We see that a, b and c are squared on the LHS which furthermore only contains terms increasing the value of the LHS. We see that a, b and c are not squared but linearly multiplied with each other on the RHS. This and the fact that a, b and c are positive integers means that we just need to minimize the values of a, b and c. This means we simply need to plug in $(a,b,c) = (1,1,1)$ to arrive at the largest integer N. $N = (1^{2})(1^{2})(1^{2}) + (1)(1) + (1)(1) + (1)(1) = \boxed{4}$

O menor valor que as incógnitas podem assumir é 1, daí,

$1^2 \cdot 1^2 \cdot 1^2 + 1 \cdot 1 + 1 \cdot 1 + 1 \cdot 1 \geq N \cdot 1 \cdot 1 \cdot 1 \\\\ 1 + 1 + 1 + 1 \geq N \\\\ 4 \geq N \\\\ N \leq 4$

Logo, $\boxed{N = 4}$

By AMGM, note

$ab + bc >= 2b\sqrt{ac}$

$ab + ac >= 2a\sqrt{bc}$

$bc + ac >= 2c\sqrt{ab}$

adding and dividing by 2 gives $ab + bc + ac >= b\sqrt{ac} + a\sqrt{bc} + c\sqrt{ab}$ substituting into the original equation and dividing by $abc$ $abc + 1/\sqrt{ac} + 1/\sqrt{bc} + 1/\sqrt{ab} >= N$ which clearly has a minimum when a = b = c = 1 hence N = 4

By AM-GM $$a^2b^2c^2 + ab + bc + ca \geq 4\sqrt[4]{a^4b^4c^4} = 4abc$$ On the other hand for $(a,b,c) = (1,1,1,1)$ we get $$4 \geq N$$ Hence $$N = \boxed{4}$$

a^2 b^2 c^2 +ab+bc+ca >= Nabc.......Dividing each side of inequality by abc....................... As all three numbers a,b,c are positive, sign of inequality remains unchanged. Hence, abc+1/a+1/b+1/c>=N....Hence the greatest value of N is the least value of abc+1/a+1/b+1/c.
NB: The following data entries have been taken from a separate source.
[flow/design.v]
module cl_builder
#(
    parameter DATA_WIDTH = 32,
    parameter DATA_PER_CL = 16,
    parameter CL_WIDTH = 512,
    parameter EVICTION_POLICY = "ALL_ZEROS"  
)
(
    input logic clk,
    input logic reset,
    input logic evict,
    input logic data_wr,
    input logic [DATA_WIDTH - 1 : 0 ] data_in,
    output logic out_cl_valid,
    output logic [CL_WIDTH - 1 : 0 ] out_cl
);
    logic                       build_data_valid    [DATA_PER_CL];
    logic [DATA_WIDTH - 1 : 0 ] build_cl            [DATA_PER_CL];
    logic [DATA_PER_CL - 1 : 0][DATA_WIDTH - 1 : 0 ] out_cl_elements;
    logic build_cl_full;
    assign build_cl_full = build_data_valid[DATA_PER_CL-1];
    assign out_cl = out_cl_elements;
    always_ff @(posedge clk) begin
        out_cl_valid <= build_cl_full || evict;
        if (data_wr) begin
            build_cl[0]         <= data_in;
            build_data_valid[0] <= 1;
        end
        else if (build_cl_full || evict || reset) begin
            build_data_valid[0] <= 0;
        end
        for (int i = 1; i < DATA_PER_CL; i++) begin
            if (build_cl_full || evict || reset) begin
                build_data_valid[i] <= 0;
            end
            else if (data_wr) begin
                build_data_valid[i] <= build_data_valid[i-1];
            end
            if (data_wr) begin
                build_cl[i] <= build_cl[i-1];
            end
        end
        for (int i = 0; i < DATA_PER_CL; i++) begin
            if (build_data_valid[i]) begin
                out_cl_elements[i] <= build_cl[i];
            end
            else begin
                if (EVICTION_POLICY == "ALL_ZEROS") begin
                    out_cl_elements[i] <= '0;
                end
                else if (EVICTION_POLICY == "ALL_ONES") begin
                    out_cl_elements[i] <= '1;
                end
            end
        end
    end
endmodule
module cl_fifo
#(
    parameter DATA_WIDTH = 512,
    parameter DEPTH = 8,
    parameter COUNT_WIDTH = 3,
    parameter ALM_FULL_DIFF = 4
)
(
    input  logic                      clock,
    input  logic                      sclr,
    input  logic                      wrreq,
    input  logic                      rdreq,
    input  logic [DATA_WIDTH - 1 : 0] data,
    output logic                      empty,
    output logic                      full,
    output logic                      almost_full,
    output logic [DATA_WIDTH - 1 : 0] q
);
    localparam ALM_FULL_VALUE = DEPTH - ALM_FULL_DIFF;
    logic [DATA_WIDTH - 1 : 0] mem [DEPTH];
    logic [COUNT_WIDTH - 1 : 0] wr_ptr;
    logic [COUNT_WIDTH - 1 : 0] rd_ptr;
    logic [COUNT_WIDTH : 0]     count;
    logic do_wr;
    logic do_rd;
    assign empty       = (count == 0);
    assign full        = (count == DEPTH);
    assign almost_full = (count >= ALM_FULL_VALUE);
    assign q           = mem[rd_ptr];
    assign do_wr = wrreq && !full;
    assign do_rd = rdreq && !empty;
    always_ff @(posedge clock) begin
        if (do_wr) begin
            mem[wr_ptr] <= data;
        end
    end
    always_ff @(posedge clock) begin
        if (sclr) begin
            wr_ptr <= '0;
            rd_ptr <= '0;
            count  <= '0;
        end
        else begin
            if (do_wr) begin
                wr_ptr <= (wr_ptr == DEPTH - 1) ? '0 : wr_ptr + 1'b1;
            end
            if (do_rd) begin
                rd_ptr <= (rd_ptr == DEPTH - 1) ? '0 : rd_ptr + 1'b1;
            end
            count <= count + do_wr - do_rd;
        end
    end
endmodule
module buffered_cl_builder
#(
    parameter DATA_WIDTH = 32,
    parameter DATA_PER_CL = 16,
    parameter CL_WIDTH = 512,
    parameter EVICTION_POLICY = "ALL_ZEROS",  
    parameter BUFFER_DEPTH = 8,  
    parameter ALM_FULL_DIFF = 4  
)
(
    input logic clk,
    input logic reset,
    input logic evict,
    input logic data_wr,
    input logic [DATA_WIDTH - 1 : 0 ] data_in,
    input logic cl_rd,
    output logic alm_full,
    output logic out_cl_valid,
    output logic [CL_WIDTH - 1 : 0 ] out_cl
);
    logic clb_out_cl_valid;
    logic [CL_WIDTH - 1 : 0 ] clb_out_cl;
    logic                      fifo_wr_en;
    logic [CL_WIDTH - 1 : 0 ]  fifo_data_in;
    logic                      fifo_empty;
    logic                      fifo_full;
    logic                      fifo_alm_full;
    logic [CL_WIDTH - 1 : 0 ]  fifo_data_out;
    assign out_cl_valid = ~fifo_empty;
    assign out_cl       = fifo_data_out;
    assign alm_full     = fifo_alm_full;
    always_ff @(posedge clk) begin
        fifo_wr_en   <= clb_out_cl_valid;
        fifo_data_in <= clb_out_cl;
    end
    cl_builder #(
        .DATA_WIDTH(DATA_WIDTH),
        .DATA_PER_CL(DATA_PER_CL),
        .CL_WIDTH(CL_WIDTH),
        .EVICTION_POLICY(EVICTION_POLICY)
    ) cl_builder_internal_mod (
        .clk(clk),
        .reset(reset),
        .evict(evict),
        .data_wr(data_wr),
        .data_in(data_in),
        .out_cl_valid(clb_out_cl_valid),
        .out_cl(clb_out_cl)
    );
    cl_fifo #(
        .DATA_WIDTH(CL_WIDTH),
        .DEPTH(BUFFER_DEPTH),
        .COUNT_WIDTH($clog2(BUFFER_DEPTH)),
        .ALM_FULL_DIFF(ALM_FULL_DIFF)
    ) buffer_fifo_mod (
        .clock(clk),
        .sclr(reset),
        .wrreq(fifo_wr_en),
        .rdreq(cl_rd),
        .data(fifo_data_in),
        .empty(fifo_empty),
        .full(fifo_full),
        .almost_full(fifo_alm_full),
        .q(fifo_data_out)
    );
endmodule
[flow/run.sh]
#!/bin/bash
# the make line also repeats each setting of config.mk as NAME=value (left out here)
make -C /OpenROAD-flow-scripts/flow DESIGN_CONFIG=/design/flow/config.mk WORK_HOME=/design/flow/orfs CLKGATE_MAP_FILE= finish
[flow/config.mk]
export PLATFORM = sky130hd
export DESIGN_NAME = buffered_cl_builder
export DESIGN_NICKNAME = buffered_cl_builder
export VERILOG_FILES = /design/flow/design.v
export SDC_FILE = /design/flow/constraint.sdc
export NUM_CORES = 4
export LEC_CHECK = 0
export ABC_AREA = 0
export CAP_MARGIN = 20
export CELL_PAD_IN_SITES_DETAIL_PLACEMENT = 2
export CORE_MARGIN = 2
export CORE_UTILIZATION = 32
export CTS_CLUSTER_SIZE = 33
export GPL_TIMING_DRIVEN = 0
export MIN_ROUTING_LAYER = met2
export PLACE_DENSITY = 0.67
export SLEW_MARGIN = 20
export SYNTH_MEMORY_MAX_BITS = 8192
export TNS_END_PERCENT = 50
[flow/constraint.sdc]
create_clock -name core_clock -period 3.8 [get_ports {clk}]
set_input_delay 0.7600 -clock core_clock [delete_from_list [all_inputs] [get_ports {clk}]]
set_output_delay 0.7600 -clock core_clock [all_outputs]
set_load 0.01 [all_outputs]
==> run G <==
## FFT_TOB
module FFT_TOB  # ( parameter   DEPTH_BUTTER_ONE    = 8    ,
                                DEPTH_BUTTER_TWO    = 4    ,
                                DEPTH_BUTTER_THREE  = 2    ,
                                DEPTH_BTTER_FOUR    = 1    ,  
                                WIDTH               = 16   ,
                                STAGES              = 6    ,
                                FIXED_POINT         = 11   )
( 
input     wire    signed      [WIDTH-1:0]     Input_re          ,
input     wire    signed      [WIDTH-1:0]     Input_Im          ,
input     wire                                cordic_Valid      ,
input     wire                                clk               ,
input     wire                                rst               ,
output    wire    signed      [WIDTH-1:0]     Output_FFT_Re     ,
output    wire    signed      [WIDTH-1:0]     Output_FFT_Im     ,
output    wire                                Data_Valid    
);
Settings: LEC_CHECK=0, CAP_MARGIN=20, CELL_PAD_IN_SITES_GLOBAL_PLACEMENT=2, CORE_MARGIN=2, CORE_UTILIZATION=40, CTS_CLUSTER_DIAMETER=391, CTS_CLUSTER_SIZE=14, HOLD_SLACK_MARGIN=0.11, MAX_ROUTING_LAYER=met4, PLACE_DENSITY=0.93, SLEW_MARGIN=20, TNS_END_PERCENT=55; clock period 24.2 ns.
run.sh (not shown) runs the stock make flow with config.mk's settings and CLKGATE_MAP_FILE=.
==> run E: changes against run G <==
CELL_PAD_IN_SITES_GLOBAL_PLACEMENT = default   (was 2)
CORE_UTILIZATION = 66   (was 40)
CTS_CLUSTER_DIAMETER = default   (was 391)
CTS_CLUSTER_SIZE = default   (was 14)
HOLD_SLACK_MARGIN = default   (was 0.11)
MAX_ROUTING_LAYER = default   (was met4)
PLACE_DENSITY = default   (was 0.93)
TNS_END_PERCENT = default   (was 55)
==> flow/constraint.sdc (replaced) <==
create_clock -name core_clock -period 22.2 [get_ports {clk}]
set_input_delay 4.4400 -clock core_clock [delete_from_list [all_inputs] [get_ports {clk}]]
set_output_delay 4.4400 -clock core_clock [all_outputs]
set_load 0.01 [all_outputs]
==> run P: changes against run G <==
ABC_AREA = 0   (was default)
CELL_PAD_IN_SITES_GLOBAL_PLACEMENT = default   (was 2)
CORE_ASPECT_RATIO = 1.05   (was default)
CORE_UTILIZATION = 72   (was 40)
CTS_CLUSTER_DIAMETER = 31   (was 391)
CTS_CLUSTER_SIZE = 72   (was 14)
GPL_ROUTABILITY_DRIVEN = 1   (was default)
HOLD_SLACK_MARGIN = -0.08   (was 0.11)
MAX_ROUTING_LAYER = default   (was met4)
MIN_ROUTING_LAYER = met1   (was default)
PLACE_DENSITY = 0.69   (was 0.93)
SETUP_SLACK_MARGIN = -2.0   (was default)
SLEW_MARGIN = 25   (was 20)
TNS_END_PERCENT = 30   (was 55)
==> flow/constraint.sdc (replaced) <==
create_clock -name core_clock -period 28.6 [get_ports {clk}]
set_input_delay 5.7200 -clock core_clock [delete_from_list [all_inputs] [get_ports {clk}]]
set_output_delay 5.7200 -clock core_clock [all_outputs]
set_load 0.01 [all_outputs]
==> run R: changes against run G <==
ABC_AREA = 1   (was default)
CELL_PAD_IN_SITES_GLOBAL_PLACEMENT = default   (was 2)
CORE_ASPECT_RATIO = 0.5   (was default)
CORE_UTILIZATION = 72   (was 40)
CTS_CLUSTER_DIAMETER = 339   (was 391)
CTS_CLUSTER_SIZE = 100   (was 14)
HOLD_SLACK_MARGIN = default   (was 0.11)
MAX_ROUTING_LAYER = default   (was met4)
PLACE_DENSITY = 0.39   (was 0.93)
SETUP_SLACK_MARGIN = 3.66   (was default)
TNS_END_PERCENT = default   (was 55)
==> flow/constraint.sdc (replaced) <==
create_clock -name core_clock -period 12.3 [get_ports {clk}]
set_input_delay 2.4600 -clock core_clock [delete_from_list [all_inputs] [get_ports {clk}]]
set_output_delay 2.4600 -clock core_clock [all_outputs]
set_load 0.01 [all_outputs]
==> qor summary <==
quantity                                                                        run E                 run G                 run P           run R
Critical-path top delay cell                                                     fa_1                  fa_1       clkdlybuf4s50_1               -
Clock network share of area                                                    0.0271                0.0166                0.0481               -
Combinational gate area                                                   41000 sq um           39600 sq um           37100 sq um               -
Number of standard cells in the layout, taps in and fillers out                  7979                  8523                  7173               -
Cell class with the largest area share                            combinational gates   combinational gates   combinational gates               -
CTS HTree Levels                                                                    2                     2                     3               1
Setup total negative slack                                                  -50.21 ns              -9.16 ns              -6.31 ns               -
Non-clock buffer share of cell area                                             0.137                 0.125                0.0553               -
Clock buffer cells                                                                 70                    46                   101               -
TritonCTS clock tree                                                              yes                   yes                   yes               -
Outcome                                                               failed layout checks  failed layout checks  failed layout checks  did not finish
Last stage reached                                                                  -                     -                     -  global routing
Violated checks                                                  negative setup slack  negative setup slack  negative setup slack               -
Applyng AM- GM inequality, we get that abc+1/a+1/b+1/c>=4.......Hence , N max =4

$\frac{a^{2}*b^{2}*c^{2}+ab+bc+ca}{abc} = abc+a+b+c$

$abc+a+b+c>=N$

Minimum condition for equation to be true: a,b,c = 1. $1*1*1+1+1+1 = 4$ Therefore, largest integer * $N$ = 4 *

On dividing with abc both sides we get::

abc + (1/a) + (1/b) + (1/c) >= N

Symmetrically a = b = c = 1 should be the solution

ANS :-: 4

the largest number $N$ for all positive numbers $a, b, c$ , this mean $a = b = c = 1$ is included and it's the smallest possible solution for all $(a, b, c)$ then:

$a^2b^2c^2 + ab + bc + ca = (1^2)\times(1^2)\times(1^2) + (1)\times(1) + (1)\times(1) + (1)\times(1) = 4$

then $4 \geq N$ so $N = 4$ is solution.